By virtue of these changes, it is evident that the legislature sought not only to address additional sexually transmissible diseases, but also to expand the definition of “sexual intercourse” beyond relationships between only a man and a woman. See generally Mangold v. Rainforest Golf Sports Ctr., 675 So.2d 639, 642 (Fla. 1st DCA 1996) (“When the Legislature makes a substantial change in the language of a statute, it is presumed to have intended some specific objective or alteration of law, unless a contrary indication is clear.”); see also Lifemark Hosps. of Fla., Inc. v. Afonso, 4 So.3d 764, 768 (citing and quoting Mangold with approval).
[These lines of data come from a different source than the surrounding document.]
==> src/rtl/uart_pkg.sv <==
// uart_pkg: shared types and timing helper for the UART transmitter
package uart_pkg;

    typedef enum logic [2:0] {IDLE, START, DATA, PARITY, STOP} uart_tx_state_t;

    typedef enum logic [1:0] {PAR_NONE, PAR_EVEN, PAR_ODD, PAR_NONE2} uart_parity_t;

    function automatic int clks_per_bit(input int clk_freq, input int baud);
        return clk_freq / baud;
    endfunction

endpackage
In light of the foregoing we do not feel constrained to adopt, as did the Second District, the definition of “sexual intercourse” contained in other statutes, see § 826.04, Fla. Stat. (2013) (criminalizing incest between related persons); § 827.071, Fla. Stat. (2013) (criminalizing sexual abuse of children), or in case law. In particular, we do not apply the definition utilized by this court in Lanier v. State, 443 So.2d 178, 183 (Fla. 3d DCA 1983), overruled on other grounds by State v. Lanier, 464 So.2d 1192 (Fla.1985). There, this court determined whether consensual penetration of a twelve-year-old girl's vagina by the penis of an adult man constituted “handling” and “fondling” as proscribed by section 800.04 of the Florida Statutes (1981).4 Deciding that the adult man had engaged in sexual intercourse—there described as the contact of the sexual organs of two people and penetration of the body of one by the other—with the girl, and not in “handling” or “fondling” her, this court stated:
The information herein charged the defendant with the handling and fondling by engaging in sexual intercourse. Such an allegation does not, in our view, set forth a crime contemplated by Section 800.04. Fundamental rules of statutory construction require that “[w]ords used by the legislature are to be construed in their plain and ordinary sense.” Reino v. State, 352 So.2d 853, 860 (Fla.1977). “Handle” is commonly defined as “to touch, feel, hold, take up, move, or otherwise affect with the hand” or to “use the hands upon.” Webster's Third International Dictionary 1027 (1961). See also Black's Law Dictionary 843 (rev. 4th ed.1968). “Fondle” is a synonym for “caress,” and the pertinent definition is “to handle tenderly,” Webster's, supra at 883, again implying the use of one's hands. “Sexual intercourse,” on the other hand, “means actual contact of the sexual organs” of two persons and penetration of the body of another. Williams v. State, 92 Fla. 125, 127, 109 So. 305, 306 (1926) (citation omitted). Since the legislature specifically used words of distinct and clear meaning in Section 800.04, the courts “may not invade the province of the legislature and add words which change the plain meaning of the statute.” Therefore, reading “handle” or “fondle” as the trial court did in this case to include sexual intercourse is erroneous.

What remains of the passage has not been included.